▶ EXTRACTED INFORMATION:
****************************************
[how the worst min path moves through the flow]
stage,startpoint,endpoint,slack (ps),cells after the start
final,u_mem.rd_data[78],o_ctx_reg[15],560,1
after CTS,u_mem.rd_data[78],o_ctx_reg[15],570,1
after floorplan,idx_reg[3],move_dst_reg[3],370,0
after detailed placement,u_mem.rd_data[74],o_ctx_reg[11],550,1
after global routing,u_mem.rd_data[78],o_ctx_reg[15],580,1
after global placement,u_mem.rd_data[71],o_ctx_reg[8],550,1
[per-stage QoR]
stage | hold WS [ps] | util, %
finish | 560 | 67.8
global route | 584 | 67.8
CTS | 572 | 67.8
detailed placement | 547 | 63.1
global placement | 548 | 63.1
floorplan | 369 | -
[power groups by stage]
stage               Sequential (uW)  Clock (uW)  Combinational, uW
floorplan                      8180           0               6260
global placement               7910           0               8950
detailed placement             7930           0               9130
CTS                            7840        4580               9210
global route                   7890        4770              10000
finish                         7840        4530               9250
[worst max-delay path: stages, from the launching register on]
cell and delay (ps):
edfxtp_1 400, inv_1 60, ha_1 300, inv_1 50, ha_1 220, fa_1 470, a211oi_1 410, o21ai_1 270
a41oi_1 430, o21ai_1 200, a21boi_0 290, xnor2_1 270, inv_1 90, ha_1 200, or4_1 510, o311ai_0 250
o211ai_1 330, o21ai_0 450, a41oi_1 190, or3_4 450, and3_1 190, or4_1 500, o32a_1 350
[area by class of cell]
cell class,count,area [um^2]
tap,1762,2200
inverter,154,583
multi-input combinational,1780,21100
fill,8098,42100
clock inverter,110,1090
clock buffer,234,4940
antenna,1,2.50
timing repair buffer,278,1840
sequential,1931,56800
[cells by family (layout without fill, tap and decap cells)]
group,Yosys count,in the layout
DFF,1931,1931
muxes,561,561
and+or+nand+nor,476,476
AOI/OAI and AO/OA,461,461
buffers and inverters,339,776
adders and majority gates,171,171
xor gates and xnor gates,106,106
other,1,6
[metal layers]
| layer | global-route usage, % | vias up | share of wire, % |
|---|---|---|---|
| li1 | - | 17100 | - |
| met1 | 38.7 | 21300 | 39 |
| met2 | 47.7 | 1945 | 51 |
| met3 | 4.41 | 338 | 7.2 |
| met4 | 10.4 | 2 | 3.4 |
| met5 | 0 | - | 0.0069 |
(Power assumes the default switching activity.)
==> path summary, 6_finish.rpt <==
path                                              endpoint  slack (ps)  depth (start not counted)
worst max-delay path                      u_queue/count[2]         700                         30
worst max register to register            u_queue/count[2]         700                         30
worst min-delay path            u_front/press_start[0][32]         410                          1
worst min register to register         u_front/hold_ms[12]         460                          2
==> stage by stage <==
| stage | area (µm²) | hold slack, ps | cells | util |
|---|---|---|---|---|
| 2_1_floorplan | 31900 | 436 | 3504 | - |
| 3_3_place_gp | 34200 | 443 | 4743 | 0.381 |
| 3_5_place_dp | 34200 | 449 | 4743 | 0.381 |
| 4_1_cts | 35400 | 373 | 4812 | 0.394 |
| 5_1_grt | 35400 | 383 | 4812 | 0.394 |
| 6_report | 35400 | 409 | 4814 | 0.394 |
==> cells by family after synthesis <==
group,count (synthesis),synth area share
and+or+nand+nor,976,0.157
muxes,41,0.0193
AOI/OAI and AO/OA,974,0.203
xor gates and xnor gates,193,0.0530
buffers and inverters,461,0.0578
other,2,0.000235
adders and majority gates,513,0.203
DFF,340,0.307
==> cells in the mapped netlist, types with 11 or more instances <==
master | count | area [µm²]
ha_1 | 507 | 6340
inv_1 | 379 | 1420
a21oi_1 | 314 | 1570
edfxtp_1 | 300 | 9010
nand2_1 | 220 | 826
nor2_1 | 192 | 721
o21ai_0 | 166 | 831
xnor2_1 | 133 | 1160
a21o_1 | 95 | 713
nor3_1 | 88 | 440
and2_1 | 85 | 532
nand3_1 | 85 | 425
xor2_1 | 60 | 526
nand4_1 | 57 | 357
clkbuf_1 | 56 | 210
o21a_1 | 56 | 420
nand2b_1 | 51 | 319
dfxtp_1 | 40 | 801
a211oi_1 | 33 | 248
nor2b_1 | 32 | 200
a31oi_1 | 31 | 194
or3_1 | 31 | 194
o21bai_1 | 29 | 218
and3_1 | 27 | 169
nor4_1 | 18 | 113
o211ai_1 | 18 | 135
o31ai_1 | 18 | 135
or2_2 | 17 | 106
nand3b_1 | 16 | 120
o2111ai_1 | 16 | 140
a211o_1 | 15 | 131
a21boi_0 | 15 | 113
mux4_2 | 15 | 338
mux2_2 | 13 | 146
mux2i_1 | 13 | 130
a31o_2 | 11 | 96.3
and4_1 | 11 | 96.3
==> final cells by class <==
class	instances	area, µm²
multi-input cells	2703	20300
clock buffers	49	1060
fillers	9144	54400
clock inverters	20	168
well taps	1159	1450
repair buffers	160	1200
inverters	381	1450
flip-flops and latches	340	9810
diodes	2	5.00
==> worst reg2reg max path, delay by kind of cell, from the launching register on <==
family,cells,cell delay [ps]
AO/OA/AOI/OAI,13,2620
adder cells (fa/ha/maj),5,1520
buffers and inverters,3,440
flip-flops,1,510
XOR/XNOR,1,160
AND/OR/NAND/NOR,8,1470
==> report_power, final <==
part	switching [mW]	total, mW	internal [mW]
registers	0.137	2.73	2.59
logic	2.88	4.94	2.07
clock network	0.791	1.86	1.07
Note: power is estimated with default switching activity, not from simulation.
****************************************
▶ PROBLEM DETAILS: Without adding anything, say how many lines in the listing above include the string "cells".

▶ WRITTEN SOLUTION: 9